Peru orders confiscation of USD 1.5 million stashed in Mexico by a corrupt Army General
In the first such case in the Americas, Peru has issued a judgement ordering the non-conviction based confiscation of over USD 1.5 million in assets frozen in Mexico.
The achievement adds to Peru’s substantial experience and jurisprudence involving its 2019 law of Extinción de dominio. The non-conviction based forfeiture (NCBF) law allows assets of illicit origin to be confiscated in a judicial procedure, even if a criminal conviction is not possible.
The case is one of several that our International Centre for Asset Recovery (ICAR) team in Latin America is supporting through technical assistance and capacity building. It involves money stolen by former Army General Victor Manuel Malca Villanueva during the corrupt government of Alberto Fujimori from 1990–2000.
Malca Villanueva made a series of cash deposits to his account at the Mexican-based Banco Bital while serving there as Ambassador of Peru, which the bank flagged as suspicious and reported to the authorities. Malca Villanueva died in 2015 at a Brazilian seaside resort, but his wife and children remain beneficiaries of the bank account.
Surging ahead in the use of NCBF mechanisms for asset recovery
That Peru has been able to issue this judgement (available here) is a significant achievement in itself. Many countries in Latin America, and indeed in the world, either do not possess such legislation or do not make effective use of it, despite its endorsement in international anti-corruption treaties and standards.
It is an achievement based on Peru’s decision to implement the law strategically through a system of courts, tribunals and capacity building. ICAR has provided support to this effort and continues to contribute to it.
It is also a testimony to the perseverance and commitment of individuals in the Peruvian government and justice system. These include in particular prosecutors Milagros Pereda, Coordinator of the Specialised Prosecutor for Extinción de Dominio in Lima, and Dr Hamilton Castro.
Sharing experiences and knowledge to foster international cooperation
Providing insights into the case is part of Peru’s ongoing efforts to share knowledge and lessons learned as widely as possible, in order to help other jurisdictions seeking to draft or implement NCBF laws as well as foster international cooperation.
In an interview with our Head of Latin America Oscar Solórzano, Dr Castro explains the significance of the Malca case, takes stock of how the law is working in Peru after nearly three years, and gives his perspective on the challenges and opportunities for international cooperation in NCBF cases.

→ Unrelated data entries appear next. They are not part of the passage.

--- src/logic/multiPortRam_settings.svh ---
// ##########################################################
// Multi-port RAM sizing
// Entry count, entry width and port counts of the
// live-value-table RAM
// ##########################################################

`ifndef MULTI_PORT_RAM_SETTINGS_SVH
`define MULTI_PORT_RAM_SETTINGS_SVH

// Addressable entries, must be a power of two
`define RAM_ENTRY_NUM 32

// Bits per entry
`define RAM_DATA_WIDTH 16

// Write ports, each one owns a set of banks
`define RAM_WRITE_PORTS 2

// Read ports, one bank copy per read port in every set
`define RAM_READ_PORTS 3

`endif

--- src/logic/multiPortRamPkg.sv ---
// ##########################################################
// Multi-port RAM types
// Address, data, live-value selector and write request
// ##########################################################

`include "multiPortRam_settings.svh"

package multiPortRamPkg;

    localparam int addrWidth = $clog2(`RAM_ENTRY_NUM);
    localparam int dataWidth = `RAM_DATA_WIDTH;

    // Keep the selector at least one bit wide for a single write port
    localparam int portSelWidth =
        (`RAM_WRITE_PORTS > 1) ? $clog2(`RAM_WRITE_PORTS) : 1;

    // Entry index
    typedef logic [addrWidth-1:0] RamAddr;

    // Entry value
    typedef logic [dataWidth-1:0] RamData;

    // Index of the write port that last wrote an entry
    typedef logic [portSelWidth-1:0] PortSel;

    // One write port's request for a single cycle
    typedef struct packed {
        logic   enable;
        RamAddr addr;
        RamData data;
    } WriteReq;

endpackage

--- src/logic/distributedBank.sv ---
// ##########################################################
// Distributed RAM bank
// One write port on the clock edge, one combinational read
// ##########################################################

`include "multiPortRam_settings.svh"

module distributedBank (
    input  logic                     clk,
    input  multiPortRamPkg::WriteReq writeReq,
    input  multiPortRamPkg::RamAddr  readAddr,
    output multiPortRamPkg::RamData  readData
);

    // Storage, intended to map onto LUT RAM
    multiPortRamPkg::RamData memArray [`RAM_ENTRY_NUM];

    // Write on the edge when the request is enabled
    always_ff @(posedge clk) begin
        if (writeReq.enable) begin
            memArray[writeReq.addr] <= writeReq.data;
        end
    end

    // Asynchronous read
    // A write in the current cycle shows only after the edge
    assign readData = memArray[readAddr];

endmodule

--- src/logic/liveValueTable.sv ---
// ##########################################################
// Live value table
// Tracks which write port last wrote each entry and looks
// up that port for every read address
// ##########################################################

`include "multiPortRam_settings.svh"

module liveValueTable (
    input  logic                     clk,
    input  logic                     arstN,
    input  multiPortRamPkg::WriteReq writeReq [`RAM_WRITE_PORTS],
    input  multiPortRamPkg::RamAddr  readAddr [`RAM_READ_PORTS],
    output multiPortRamPkg::PortSel  liveSel  [`RAM_READ_PORTS]
);

    // One selector per entry, kept in flip-flops
    multiPortRamPkg::PortSel liveTable [`RAM_ENTRY_NUM];

    // Record the writing port's own index
    // Same-address writes from two ports are excluded by the caller
    always_ff @(posedge clk or negedge arstN) begin
        if (!arstN) begin
            for (int e = 0; e < `RAM_ENTRY_NUM; e++) begin
                liveTable[e] <= '0;
            end
        end else begin
            for (int w = 0; w < `RAM_WRITE_PORTS; w++) begin
                if (writeReq[w].enable) begin
                    liveTable[writeReq[w].addr] <= multiPortRamPkg::PortSel'(w);
                end
            end
        end
    end

    // Combinational lookup, one per read port
    always_comb begin
        for (int r = 0; r < `RAM_READ_PORTS; r++) begin
            liveSel[r] = liveTable[readAddr[r]];
        end
    end

    // Two ports on one entry in one cycle would leave the table
    // and the bank sets disagreeing about the live copy
    for (genvar i = 0; i < `RAM_WRITE_PORTS; i++) begin : conflictOuter
        for (genvar j = i + 1; j < `RAM_WRITE_PORTS; j++) begin : conflictInner
            writeConflict: assert property (
                @(posedge clk) disable iff (!arstN)
                !(writeReq[i].enable && writeReq[j].enable &&
                  writeReq[i].addr == writeReq[j].addr)
            ) else begin
                $error("Write ports %0d and %0d hit entry %0h in one cycle",
                       i, j, writeReq[i].addr);
            end
        end
    end

endmodule

--- src/logic/replicatedBankArray.sv ---
// ##########################################################
// Replicated bank array
// One bank set per write port, one copy per read port, and
// a per-read-port choice of the live set
// ##########################################################

`include "multiPortRam_settings.svh"

module replicatedBankArray (
    input  logic                     clk,
    input  multiPortRamPkg::WriteReq writeReq [`RAM_WRITE_PORTS],
    input  multiPortRamPkg::RamAddr  readAddr [`RAM_READ_PORTS],
    input  multiPortRamPkg::PortSel  liveSel  [`RAM_READ_PORTS],
    output multiPortRamPkg::RamData  readData [`RAM_READ_PORTS]
);

    // Output of every bank, by write set and read copy
    multiPortRamPkg::RamData bankData [`RAM_WRITE_PORTS][`RAM_READ_PORTS];

    // All copies in a set see the same write stream
    // Each copy serves exactly one read port
    for (genvar w = 0; w < `RAM_WRITE_PORTS; w++) begin : writeSet
        for (genvar r = 0; r < `RAM_READ_PORTS; r++) begin : readCopy
            distributedBank bank_i (
                .clk      (clk),
                .writeReq (writeReq[w]),
                .readAddr (readAddr[r]),
                .readData (bankData[w][r])
            );
        end
    end

    // Forward the copy held by the set that wrote the entry last
    for (genvar r = 0; r < `RAM_READ_PORTS; r++) begin : readMux
        assign readData[r] = bankData[liveSel[r]][r];
    end

endmodule

--- src/logic/lvtMultiPortRam.sv ---
// ##########################################################
// LVT multi-port RAM
// N-read / M-write RAM from distributed banks and a live
// value table, with combinational reads
// ##########################################################

`include "multiPortRam_settings.svh"

module lvtMultiPortRam (
    input  logic                    clk,
    input  logic                    arstN,
    input  logic                    writeEn   [`RAM_WRITE_PORTS],
    input  multiPortRamPkg::RamAddr writeAddr [`RAM_WRITE_PORTS],
    input  multiPortRamPkg::RamData writeData [`RAM_WRITE_PORTS],
    input  multiPortRamPkg::RamAddr readAddr  [`RAM_READ_PORTS],
    output multiPortRamPkg::RamData readData  [`RAM_READ_PORTS]
);

    multiPortRamPkg::WriteReq writeReq [`RAM_WRITE_PORTS];
    multiPortRamPkg::PortSel  liveSel  [`RAM_READ_PORTS];

    // Bundle each write port into one request
    for (genvar w = 0; w < `RAM_WRITE_PORTS; w++) begin : packReq
        assign writeReq[w] = multiPortRamPkg::WriteReq'{
            enable: writeEn[w],
            addr:   writeAddr[w],
            data:   writeData[w]
        };
    end

    liveValueTable liveValueTable_i (
        .clk      (clk),
        .arstN    (arstN),
        .writeReq (writeReq),
        .readAddr (readAddr),
        .liveSel  (liveSel)
    );

    replicatedBankArray replicatedBankArray_i (
        .clk      (clk),
        .writeReq (writeReq),
        .readAddr (readAddr),
        .liveSel  (liveSel),
        .readData (readData)
    );

    // End to end: a write is visible one cycle later on any read port
    // that names the same entry, through both the table and the banks
    for (genvar w = 0; w < `RAM_WRITE_PORTS; w++) begin : chkWrite
        for (genvar r = 0; r < `RAM_READ_PORTS; r++) begin : chkRead
            writeThenRead: assert property (
                @(posedge clk) disable iff (!arstN)
                (writeReq[w].enable ##1 readAddr[r] == $past(writeReq[w].addr))
                |-> readData[r] == $past(writeReq[w].data)
            ) else begin
                $error("Read port %0d lost the write of port %0d", r, w);
            end
        end
    end

endmodule

--- config.mk ---
export PLATFORM = sky130hd
export DESIGN_NAME = lvtMultiPortRam
export DESIGN_NICKNAME = d
export VERILOG_FILES = /design/src/logic/multiPortRamPkg.sv /design/src/logic/distributedBank.sv /design/src/logic/liveValueTable.sv /design/src/logic/replicatedBankArray.sv /design/src/logic/lvtMultiPortRam.sv
export VERILOG_INCLUDE_DIRS = /design/src /design/src/logic
export SDC_FILE = /design/constraint.sdc
export NUM_CORES = 2
export LEC_CHECK = 0
export BUFFER_PORTS_ARGS = -buffer_cell sky130_fd_sc_hd__buf_2
export CELL_PAD_IN_SITES_DETAIL_PLACEMENT = 0
export CELL_PAD_IN_SITES_GLOBAL_PLACEMENT = 1
export CORE_MARGIN = 2
export CORE_UTILIZATION = 30
export CTS_CLUSTER_DIAMETER = 120
export DETAILED_ROUTE_END_ITERATION = 6
export GPL_TIMING_DRIVEN = 0
export PLACE_DENSITY = 0.56
export SLEW_MARGIN = 10
export SYNTH_ARGS = -nofsm -noshare
export SYNTH_HDL_FRONTEND = slang
export SYNTH_SLANG_ARGS = --single-unit
--- constraint.sdc ---
create_clock -name clk -period 2.2 [get_ports clk]
set_input_delay 0.11 -clock clk [delete_from_list [all_inputs] [get_ports clk]]
set_output_delay 0.11 -clock clk [all_outputs]
set_load 0.005 [all_outputs]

At the Basel Institute and through ICAR, we continuously support the efforts of practitioners in Peru and other countries to share experiences with non-conviction based forms of asset forfeiture. Current initiatives in this regard include:
- our Asset Recovery Knowledge Community in Latin America
- our support to the development of a 1,100-page Compendium of Jurisprudence on Extinción de Dominio
- our participation in the review of UNODC’s Model Law on Extinción de Dominio
- our observer member status in the Asset Recovery Network of GAFILAT, the regional body of the Financial Action Task Force.
We hope that Peru’s success, and its foundations, will inspire other jurisdictions to develop, implement and make good use of NCBF laws to recover stolen assets. These illicit funds would otherwise remain frozen in faraway bank accounts or, worse, in the hands of the corrupt former public officials and their relatives and co-conspirators.
We also hope the increased understanding of the principles behind NCBF laws such as Extinción de dominio – and the safeguards they should and do contain – will encourage requested States to live up to their commitments to provide victim States such as Peru with the widest level of cooperation possible. This applies both during the proceedings and in the execution of NCBF orders.
We look forward to supporting this precedent-setting case, and hope to see the safe return of the stolen money to the people of Peru.
Our technical and policy assistance in Peru, and this interview, are supported by the core donors of the International Centre for Asset Recovery as well as the Swiss State Secretariat for Economic Affairs (SECO) Cooperation in Peru through the multi-year Subnational Strengthening Public Finance Management programme. In addition, we are implementing a separate project of the US Department of State Bureau of International Narcotics and Law Enforcement Affairs (INL), which aims to explore the potential for innovation in asset recovery through NCBF mechanisms in Latin America, Sub-Saharan Africa and Lusophone countries.